Caro Meets Theatre Interview

Richard Vergette: Leaving Vietnam

By | Published on Friday 10 March 2023

Beginning a run at the Park Theatre this week is ‘Leaving Vietnam’, a show that we saw and loved at the 2022 Edinburgh Festival Fringe, so we already know we can definitely recommend it. 

However, I also thought it would be good to find out a bit more about the play and its creator, ahead of its London run.

As you might well guess from its title, it’s about a Vietnam War veteran who is still struggling with its after effects in old age.  It’s the work of Richard Vergette, who also performs the play.

I spoke to him ahead of opening night.  

CM: Can you start by telling us about the content of ‘Leaving Vietnam’? Whose story does it tell? 
RV: It tells the story of Jimmy Vandenberg – a Michigan car worker who joins the Marines and serves in Vietnam. In his old age he’s still trying to make sense of what he went through, his sacrifice and his subsequent disillusionment and feelings of failure. 

CM: What themes are explored through the play? 
RV: Principally the dehumanising impact of war on men. It’s about sacrifice and loyalty and how the voiceless and disillusioned may find a haven in political extremes. Populism can be intoxicating to those who feel abandoned and dislocated.

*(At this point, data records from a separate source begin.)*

Background: an optimization exercise with open tools, aiming at small area. Do not read the settings as production practice. The RTL was checked by simulation tests, not by an equivalence proof against the original design. Power is estimated from default activity; no workload was simulated.

==> flow/design.v (outline; a module is shown in full before it is edited, if it fits) <==
// module c6288_top: 139 lines
// module Circuit6288h: 41 lines
// module TopLevel6288b: 1298 lines
// module nd: 4 lines
// module iv: 4 lines
// module fa: 5 lines
// module ha: 5 lines
// module xn: 4 lines
// module o2: 4 lines
// module incb: 5 lines
// module incl: 4 lines
// module cco: 4 lines
module c6288_top (clk,
    in256, in239, in222, in205, in188, in171, in154, in137, in120, in103, in86, in69, in52, in35, in18, in1, in528, in511, in494, in477, in460, in443, in426, in409, in392, in375, in358, in341, in324, in307, in290, in273,
    out6287, out6288, out6280, out6270, out6260, out6250, out6240, out6230, out6220, out6210, out6200, out6190, out6180, out6170, out6160, out6150, out6123, out5971, out5672, out5308, out4946, out4591, out4241, out3895, out3552, out3211, out2877, out2548, out2223, out1901, out1581, out545);
  // ...
==> flow/run.sh <==
#!/bin/bash
# synth_recipe.tcl (not shown) runs the flow's synth.tcl, then flattens the netlist and writes it again
# the make line also repeats each setting of config.mk as NAME=value (left out here)
make -C /OpenROAD-flow-scripts/flow DESIGN_CONFIG=/design/flow/config.mk WORK_HOME=/design/flow/orfs CLKGATE_MAP_FILE= SYNTH_SCRIPT=/design/flow/synth_recipe.tcl finish
==> flow/config.mk <==
export PLATFORM = sky130hd
export DESIGN_NAME = c6288_top
export DESIGN_NICKNAME = c6288_top
export VERILOG_FILES = /design/flow/design.v
export SDC_FILE = /design/flow/constraint.sdc
export NUM_CORES = 4
export LEC_CHECK = 0
export ABC_AREA = 1
export CAP_MARGIN = 20
export CORE_MARGIN = 2
export CORE_UTILIZATION = 40
export SLEW_MARGIN = 20
export SYNTH_HIERARCHICAL = 1
export SYNTH_MINIMUM_KEEP_SIZE = 0
==> flow/constraint.sdc <==
create_clock -name core_clock -period 10.0 [get_ports {clk}]
set_input_delay 2.0000 -clock core_clock [delete_from_list [all_inputs] [get_ports {clk}]]
set_output_delay 2.0000 -clock core_clock [all_outputs]
set_load 0.01 [all_outputs]
==> results.py, run 1 <==
metrics = {
    "run_status": {
        "status": "timing/DRC/antenna clean",
    },
    "placement": {
        "dp_slack_ps": 99.66,
        "io_buffers": 64,
        "post-place-cells": 1083,
        "place.gp.congestion": 0.8675,
    },
    "synth": {
        "synth_compound_area_frac": 0,
        "synth_mux_area_frac": 0,
        "synth_top_cell_area_share": 0.6336,
        "synthTopCellsByCount": "nand2_1 (379), fa_1 (222), inv_1 (111), dfxtp_1 (32), nand3_1 (13)",
        "synth_top_family_by_area": "adder cells",
        "synth_fa_ha_area_frac": 0.6372,
        "yosysSeqAreaShare": 0.09133,
        "synth.avg_cell_area_sq_um": 9.241,
        "synth-simple-area-share": 0.2121,
    },
    "worst_setup_path": {
        "cp.arrival_ps": 9760,
        "critPathMostFrequentCell": "fa_1",
        "timing.critical_path.buf_inv": 2,
    },
    "power_and_ir_drop": {
        "comb_cell_power_mw": 2.33,
        "switching_share": 0.5080,
        "pwr_density_cell_nw_per_um2": 328.5,
        "clock_power_share": 0.058,
    },
    "drt": {
        "wire_per_inst_um": 17.20,
        "vias_per_cell": 4.921,
        "routed.top_layer": "met4",
        "vias": 5369,
    },
    "global_routing": {
        "grt_antenna_before_repair": 0,
        "met2_usage": 0.3914,
        "grt_use_total": 0.2285,
        "grt_pass1_vias": 5989,
        "top_usage_layer": "met2",
    },
    "finish": {
        "dominant_cells": "multi-input gates",
        "multi_input_cells": 616,
        "area_growth_pct": 19.02,
        "postLayoutCoreUtil": 0.4843,
        "drive_above_1_share": 0.04965,
        "multi_input_area_share": 0.7136,
    },
    "die": {
        "start_util": 0.4069,
        "coreArea_sq_um": 17240,
        "dieHeight_um": 136.4,
        "well_tap_count": 225,
    },
    "min_path": {
        "hold_path_end": "out545",
    },
    "sta": {
        "max_freq_mhz": 104.5,
        "worst_slack_ps": 428.6,
        "maxSlewViolCount": 0,
    },
}
==> run 2: changes to the inputs <==
--- a/flow/config.mk
+++ b/flow/config.mk
@@ -5,7 +5,6 @@
 export SDC_FILE = /design/flow/constraint.sdc
 export NUM_CORES = 4
 export LEC_CHECK = 0
-export ABC_AREA = 1
 export CAP_MARGIN = 20
 export CORE_MARGIN = 2
 export CORE_UTILIZATION = 40
==> run 2 against run 1 <==
  * Still clean
  * Sequential power is 3% higher
  * Synthesized cell count shrank 21%
  * Flip-flop and latch count unchanged
  * Maximum frequency increased by 2.3%
  * Setup slack better by 220 ps
  * Sequential share of layout area rose by 0.32 points
  * Clock power increased by 16%
  * Critical path type unchanged
  * Highest routed layer unchanged
==> results.py, run 2 <==
metrics = {
    "cts": {
        "cts_resized": 0,
        "cts_post_setup_buffers_inserted": 0,
        "cts-buffers-inserted": 5,
        "ctsRootBufferMaster": "clkbuf_16",
        "cts.htree.levels": 2,
        "clk_pin_slew_ps": 60,
        "clock_path_buffers": 2,
        "cts_tree": "done",
        "cts.sinks": 32,
        "cts_hold_repair.buffers": 0,
    },
    "sta": {
        "rsz0062_at_grt": "no",
        "setup_viol": 0,
        "finalCriticalPeriod_ps": 9356,
        "hold_violations": 0,
        "max_freq_mhz": 106.9,
        "maxSlewViolCount": 0,
        "fin_crit_sh": 0.9356,
        "worst_pin_slew_ps": 670.2,
        "fin_hold_ws_ps": 2369,
        "setup_tns_ps": 0,
        "relSlewSlack": 0.5518,
        "worst_slack_ps": 644.3,
    },
    "global_routing": {
        "grt_max_degree": 16,
        "grt_antenna_before_repair": 0,
        "grt_use_total": 0.2305,
        "gr-total-overflow": 0,
        "grt_pass1_vias": 6036,
        "grt_pass1_wl_mm": 30.81,
    },
    "synth": {
        "synthArstFlopShare": 0,
        "netlist_area_sq_um": 6653,
        "yosysSeqAreaShare": 0.09629,
        "synth_top_cell_area_share": 0.6680,
        "ys.warnings.count": 7,
        "yosysMostFrequentCell": "nand2_1",
        "synth_edf_count": 0,
        "synth_cell_types": 10,
        "syn-num-nets": 859,
        "yosys.area.top_type": "fa_1",
        "syn_inst": 602,
        "synth.avg_cell_area_sq_um": 11.05,
        "yosys-top-cells-area": "fa_1 (67%), nand2_1 (15%), dfxtp_1 (9.6%)",
        "ys_seq_elements": 32,
        "synthFlopType": "dfxtp_1",
        "synthTopCellsByCount": "nand2_1 (269), fa_1 (222), dfxtp_1 (32), xnor2_1 (18), inv_1 (17)",
    },
    "power_and_ir_drop": {
        "power_leakage_nw": 2.829,
        "pwr_density_cell_nw_per_um2": 318.7,
        "finalPower_mw": 2.554,
        "ir_drop_mv": 0.3687,
    },
    "min_path": {
        "hold_path_end": "out545",
        "holdCritStartpoint": "in273",
        "hold_depth": 3,
        "min_path_type": "primary input to flop",
    },
    "placement": {
        "place.gp.congestion": 0.8955,
        "place_area_sq_um": 7846,
        "io_buffers": 64,
        "dp_slack_ps": 293.9,
        "post-place-cells": 923,
        "hpwlAfterDp_mm": 14.67,
    },
    "worst_setup_path": {
        "required_ps": 10220,
        "cp-startpoint": "in307",
        "critPathCaptureType": "flop",
        "cp_cell_sequence": "clkdlybuf4s50_1, nand2_1, fa_1, fa_1, fa_1, fa_1, fa_1, fa_1, fa_1, fa_1, fa_1, fa_1, fa_1, fa_1, fa_1, fa_1, fa_1, a21o_1, nand2_1, xor2_1",
        "critical_path.top_delay_family": "adder cells",
        "cp_slowest_cell": "clkdlybuf4s50_1",
        "criticalPathCategory": "primary input to flop",
        "critical_path.startpoint_type": "primary input",
        "timing.critical_path.buf_inv": 1,
        "critPathMostFrequentCell": "fa_1",
        "critPathMaxFanout": 9,
        "cp.arrival_ps": 9570,
        "cpPeakStageDelay_ps": 610,
    },
    "finish": {
        "final_cell_mix": "nand2_1 (269), fa_1 (222), clkdlybuf4s50_1 (64), buf_4 (37), dfxtp_1 (32)",
        "fin_cells": 931,
        "fin_area_sq_um": 8014,
        "drive_above_1_share": 0.08017,
        "antenna_cells": 0,
        "postLayoutCoreUtil": 0.4884,
        "layout.nets": 967,
        "final_common_cell": "nand2_1",
        "area_growth_pct": 20.46,
    },
    "drt": {
        "vias": 4867,
        "wire_per_inst_um": 19.52,
        "final_antenna_net_count": 0,
        "drtPass1Iterations": 4,
        "vias_per_cell": 5.228,
        "drc": 0,
        "routed_wl_mm": 18.17,
        "drt_iter0_drc": 300,
    },
    "die": {
        "dieHeight_um": 133.0,
        "die_x_um": 133.0,
        "die_area_sq_um": 17680,
        "start_util": 0.4055,
        "coreArea_sq_um": 16410,
        "num_rows": 47,
        "pin_count": 65,
    },
    "flow_run": {
        "maxCapViolCount": 0,
    },
    "run_status": {
        "status": "timing/DRC/antenna clean",
    },
}
[run 2: changes by cell type in the layout (fill, tap and decap cells not counted), moves of 13 or more]
cell and change:
nand3_1 -13, or2_1 +16, inv_1 -94, xor2_1 +13, xnor2_1 +18, nand2_1 -110
[run 2: how the worst max path moves through the flow]
stage                    to  cells past startpoint  slack [ps]
floorplan           out6230                     20        1320
global placement    out6288                     20         410
detailed placement  out6288                     20         290
CTS                 out6288                     20         590
global route        out6270                     20         420
finish              out6288                     20         640
[run 2: layout make-up]
cell class | count | area, sq um
Fill cell | 1477 | 8393
Clock buffer | 5 | 125.1
Inverter | 17 | 63.81
Timing Repair Buffer | 101 | 918.4
Tap cell | 220 | 275.3
Clock inverter | 3 | 42.54
Sequential cell | 32 | 640.6
Multi-Input combinational cell | 553 | 5948
[run 2: modules after synthesis (local to each module, per instance), a selection]
module	cells	flip-flops and latches	cell area, sq um
nd	1	0	3.754
fa	1	0	20.02
ha	1	0	12.51
o2	1	0	6.256
incb	3	0	20.02
iv	1	0	3.754
incl	2	0	12.51
c6288_top	32	32	640.6
xn	1	0	8.758
cco	1	0	7.507
[run 2: routing by layer]
| metal | share of wire | global-route usage | up-vias |
|---|---|---|---|
| li1 | - | - | 2012 |
| met1 | 0.37 | 0.2902 | 2581 |
| met2 | 0.52 | 0.4016 | 239 |
| met3 | 0.084 | 0.04138 | 35 |
| met4 | 0.028 | 0.08124 | 0 |
| met5 | 0 | 0 | - |
[run 2: logic make-up (layout without fill, tap and decap cells)]
logic type | Yosys count | in the layout | share of synthesized area
and+or+nand+nor | 297 | 297 | 0.1804
AOI/OAI and AO/OA | 1 | 1 | 0.001129
DFF | 32 | 32 | 0.09629
adders and majority gates | 224 | 224 | 0.6718
buffers and inverters | 17 | 126 | 0.009592
xor gates and xnor gates | 31 | 31 | 0.04081
[run 2: report_power, final]
group | switching [mW] | internal, mW
Clock | 0.0683 | 0.117
Combinational | 1.08 | 1.03
Sequential | 0.0177 | 0.243
Total | 1.17 | 1.39
==> run 3: changes to the inputs <==
==> flow/flow/run.sh (new file) <==
#!/bin/bash
set -euo pipefail
BUF=${PORT_BUF:-sky130_fd_sc_hd__buf_1}
bash standard.sh "BUFFER_PORTS_ARGS=-buffer_cell $BUF" finish > standard_flow.log 2>&1
==> flow/standard.sh (new file) <==
#!/bin/bash
# synth_recipe.tcl (not shown) runs the flow's synth.tcl, then flattens the netlist and writes it again
# the make line also repeats each setting of config.mk as NAME=value (left out here)
make -C /OpenROAD-flow-scripts/flow DESIGN_CONFIG=/design/flow/config.mk WORK_HOME=/design/flow/orfs CLKGATE_MAP_FILE= SYNTH_SCRIPT=/design/flow/synth_recipe.tcl "${@:-finish}"
removed: flow/run.sh
==> run 3 against run 2 <==
  * Still clean on timing, DRC and antenna
  * Flip-flop and latch count unchanged
  * Critical path depth up 1
  * Setup slack improved by 54 ps
  * Die area stayed put
  * Critical path type unchanged
==> results.py, run 3 <==
metrics = {
    "run_status": {
        "status": "timing/DRC/antenna clean",
    },
    "sta": {
        "setup_tns_ps": 0,
        "fin_crit_sh": 0.9301,
        "max_freq_mhz": 107.5,
        "rsz0062_at_grt": "no",
        "fin_hold_ws_ps": 1978,
        "setup_viol": 0,
        "finalCriticalPeriod_ps": 9301,
        "hold_violations": 0,
        "maxSlewViolCount": 0,
        "relSlewSlack": 0.3791,
        "worst_pin_slew_ps": 931.4,
    },
    "worst_setup_path": {
        "critPathMostFrequentCell": "fa_1",
        "cpPeakStageDelay_ps": 520,
        "required_ps": 10220,
        "critical_path.top_delay_family": "adder cells",
        "critical_path.startpoint_type": "primary input",
        "critPathMaxFanout": 10,
        "critPathCaptureType": "flop",
        "cp_cell_sequence": "buf_1, nand2_1, or2_1, fa_1, fa_1, fa_1, fa_1, fa_1, fa_1, fa_1, fa_1, fa_1, fa_1, fa_1, fa_1, fa_1, fa_1, fa_1, a21o_1, nand2_1, xor2_1",
        "cp_slowest_cell": "fa_1",
        "timing.critical_path.buf_inv": 1,
        "cp.arrival_ps": 9520,
        "criticalPathCategory": "primary input to flop",
    },
    "min_path": {
        "holdCritStartpoint": "in1",
        "min_path_type": "primary input to flop",
        "hold_path_end": "out545",
        "hold_depth": 3,
    },
    "placement": {
        "hpwlAfterDp_mm": 14.82,
        "io_buffers": 64,
        "place.gp.congestion": 0.9041,
        "post-place-cells": 921,
    },
    "synth": {
        "synth_top_cell_area_share": 0.6680,
        "synthTopCellsByCount": "nand2_1 (269), fa_1 (222), dfxtp_1 (32), xnor2_1 (18), inv_1 (17)",
        "netlist_area_sq_um": 6653,
        "synth.avg_cell_area_sq_um": 11.05,
        "yosys.area.top_type": "fa_1",
        "syn_inst": 602,
        "ys_seq_elements": 32,
        "ys.warnings.count": 7,
        "synthArstFlopShare": 0,
        "syn-num-nets": 859,
        "synthFlopType": "dfxtp_1",
        "yosysMostFrequentCell": "nand2_1",
        "synth_cell_types": 10,
        "synth_edf_count": 0,
        "yosys-top-cells-area": "fa_1 (67%), nand2_1 (15%), dfxtp_1 (9.6%)",
        "yosysSeqAreaShare": 0.09629,
    },
    "power_and_ir_drop": {
        "power_leakage_nw": 2.646,
        "pwr_density_cell_nw_per_um2": 325.4,
        "clock_power_share": 0.076,
        "p_sw_mw": 1.175,
        "switching_share": 0.4754,
        "seqPwrFrac": 0.106,
        "ir_drop_mv": 0.2727,
        "p_comb_frac": 0.818,
        "p_int_mw": 1.297,
    },
    "drt": {
        "vias": 4885,
        "drtPass1Iterations": 5,
        "vias_per_cell": 5.258,
        "drt_iter0_drc": 385,
        "routed_wl_mm": 18.15,
        "drc": 0,
        "final_antenna_net_count": 0,
        "wire_per_inst_um": 19.54,
    },
    "flow_run": {
        "maxCapViolCount": 0,
    },
    "cts": {
        "clock_path_buffers": 2,
        "ctsRootBufferMaster": "clkbuf_16",
        "cts.sinks": 32,
        "cts.htree.levels": 2,
        "cts_resized": 0,
        "cts_hold_repair.buffers": 0,
        "cts-buffers-inserted": 5,
        "cts_post_setup_buffers_inserted": 0,
        "cts_tree": "done",
        "clk_pin_slew_ps": 70,
    },
    "global_routing": {
        "grt_pass1_wl_mm": 30.08,
        "grt_max_degree": 17,
        "grt_antenna_before_repair": 0,
        "grt_use_total": 0.2258,
        "gr-total-overflow": 0,
        "grt_pass1_vias": 5788,
    },
    "die": {
        "die_x_um": 133.0,
        "die_area_sq_um": 17680,
        "num_rows": 47,
        "pin_count": 65,
        "start_util": 0.4055,
        "coreArea_sq_um": 16410,
        "dieHeight_um": 133.0,
    },
    "finish": {
        "layout.nets": 965,
        "postLayoutCoreUtil": 0.4631,
        "fill_cells": 1532,
        "area_growth_pct": 14.22,
        "drive_above_1_share": 0.07757,
        "final_cell_mix": "nand2_1 (269), fa_1 (222), buf_1 (64), buf_4 (35), dfxtp_1 (32)",
        "final_common_cell": "nand2_1",
        "antenna_cells": 0,
        "fin_cells": 929,
    },
}
[run 3: area by class of cell]
| class | count | area, sq um | area share |
|---|---|---|---|
| sequential | 32 | 640.6 | 0.08431 |
| timing repair buffer | 99 | 503.0 | 0.06619 |
| clock inverter | 3 | 42.54 | 0.005599 |
| multi-input combinational | 553 | 5948 | 0.7828 |
| clock buffer | 5 | 125.1 | 0.01647 |
| inverter | 17 | 63.81 | 0.008398 |
| tap | 220 | 275.3 | 0.03623 |
[run 3: how the worst max path moves through the flow]
stage	cells past startpoint	endpoint	from	slack, ps
2_1_floorplan	20	out6230	in1	1320
3_3_place_gp	20	out6250	in307	530
3_5_place_dp	21	out6287	in18	350
4_1_cts	21	out6287	in18	640
5_1_grt	21	out6287	in18	390
6_report	21	out6287	in18	700
[run 3: power by group through the flow]
stage          combinational [mW]  clock, mW  sequential, mW
4_1_cts                      2.07      0.192           0.262
2_1_floorplan                1.45          0           0.294
3_5_place_dp                 2.06          0           0.264
6_report                     2.02      0.187           0.262
3_3_place_gp                 2.01          0           0.264
5_1_grt                      2.32      0.197           0.266
[run 3: modules after synthesis, one instance, submodules excluded, a selection]
module     copies in the design  area (sq um)
fa                          222         20.02
incb                         12         20.02
iv                           17         3.754
cco                           1         7.507
ha                            2         12.51
nd                          256         3.754
o2                           16         6.256
c6288_top                     1         640.6
xn                           18         8.758
incl                          1         12.51
[run 3: logic make-up after synthesis]
family | after synthesis | share of synthesized area
AND/OR/NAND/NOR | 297 | 0.1804
adder cells (fa/ha/maj) | 224 | 0.6718
flip-flops | 32 | 0.09629
XOR/XNOR | 31 | 0.04081
buffers and inverters | 17 | 0.009592
AO/OA/AOI/OAI | 1 | 0.001129
[run 3: routing by layer]
layer / up-vias / GRT usage / wire (um) / share of wire
li1: 2010 / - / - / -
met1: 2554 / 0.2953 / 6670 / 0.37
met2: 278 / 0.3808 / 9135 / 0.50
met3: 43 / 0.05019 / 1838 / 0.10
met4: 0 / 0.06511 / 505 / 0.028
met5: - / 0 / 0 / 0
[run 3: stage by stage]
stage	setup WS, ps	cell area, sq um	total power, mW
final	698.7	7599	2.472
after global routing	388.2	7599	2.785
after CTS	642.8	7599	2.524
after detailed placement	352.4	7431	2.321
after global placement	528.4	7431	2.273
after floorplan	1320	6653	1.742
==> run 4: changes to the inputs <==
==> flow/flow/run.sh (replaced) <==
#!/bin/bash
set -euo pipefail
BUF=${PORT_BUF:-sky130_fd_sc_hd__buf_2}
bash standard.sh "BUFFER_PORTS_ARGS=-buffer_cell $BUF" finish > standard_flow.log 2>&1
==> run 4 against run 3 <==
  * Still clean
  * Final cell count down 3.2%
  * Clock power down 16%
  * Global-route usage down 0.86 points
  * Final area down 2.2%
  * Via count down 3.0%
  * Critical endpoint is now out6280
  * Largest power group unchanged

CM: What made you decide to write a play about this? What was the inspiration behind it? 
RV: I watched ‘The Vietnam War’ – a documentary series by Ken Burns. It was a long, thorough and complex piece of television.

What struck me about it was how much of a working man’s war Vietnam was. If you were in college or well connected you could usually find a way to get out of it. But what also struck me was the palpable anger of the veterans who still felt let down by a government who knew the war couldn’t be won.

I felt there were echoes in the anger and disillusionment that were present in the people drawn to the MAGA campaigns of Trump in 2016 and 2020, and also in our own referendum of 2016. People who felt marginalised and voiceless now finding a platform for their protest.

CM: Can you tell us about the creative process of putting the piece together? Did you do a lot of research? 
RV: Yes! From the documentary, I then read around the war with books by Tim O’Brien and Karl Marlantes – both of whom had served and both of whom had contributed to the Ken Burns series.

I also read sections of Christian Appy’s massive work on Vietnam and also Neil Sheehan’s ‘A Bright Shining Lie’.

In creating Jimmy however, I needed to find out a little bit about the Ford motor company and the working practices there in the 1960s. Getting Jimmy to be a three dimensional character was essential to the process. 

CM: Did you always plan to perform it yourself? 
RV: Yes! I don’t really act much apart from stuff I create for myself. However, if the show takes off and we can get it on in New York I’d be perfectly happy to surrender the role to Ed Harris or Tom Hanks!

CM: How does being the writer of the play affect your work as the performer – and your relationship with your director?
RV: I’m always happy to hand the script over and work with a director on what aspects of a script work and what don’t.

Writing for myself is good because I tend to speak the lines out loud when I’m writing and I know what my vocal range is and how I’ll interpret it.

CM: We loved the show when we saw it in Edinburgh, how did that run go from your perspective? 
RV: Really well! I was blown away by some of the responses we got and some of the reviews. The play is an emotional piece of work and it’s so gratifying when you can see that it has had an impact.

CM: Can you tell us a bit about your past career and how you ended up working in the arts?
RV: I was a drama teacher for many years but, for around fifteen to 20 years, have also written ‘on the side’ as it were. And acted from time to time.

CM: What have been the highlights of your career thus far? 
RV: Undoubtedly having a play performed in the West End in 2013 was remarkable. ‘American Justice’ played at The Arts Theatre and was very exciting.

Having ‘Dancing Through The Shadows’ produced at Hull Truck was also very exciting. This was a play that was set in Hull during the Second World War and many people who remembered the war – in the 80s and 90s – came to see the show. Some of them coming to the theatre for the first time.

CM: What aims and ambitions do you have for the future?
RV: My next birthday is a big one – 60! So you tend to think of the future in terms of quality rather than quantity of time! To be honest, to keep doing what I’m doing, working on my craft and hopefully getting better and better. By the time I’m 90 I could be really getting somewhere! 

CM: What’s coming up next for you after this?
RV: Well I do a lot of charity work, so I’m going to be focused on my role in Rotary for a while.

However, I’ve written a draft of a play called ‘Hunt The Tiger’. It’s set in the future and tells the story of the life of the last human with Down’s Syndrome. My son has DS and I’m concerned that the development of non-invasive prenatal testing means that Down’s Syndrome could easily be a thing of the past.

The question is, would that be a good thing? I don’t think the world would be safer, kinder or healthier because we rid ourselves of a section of the human race that brings joy and inspiration.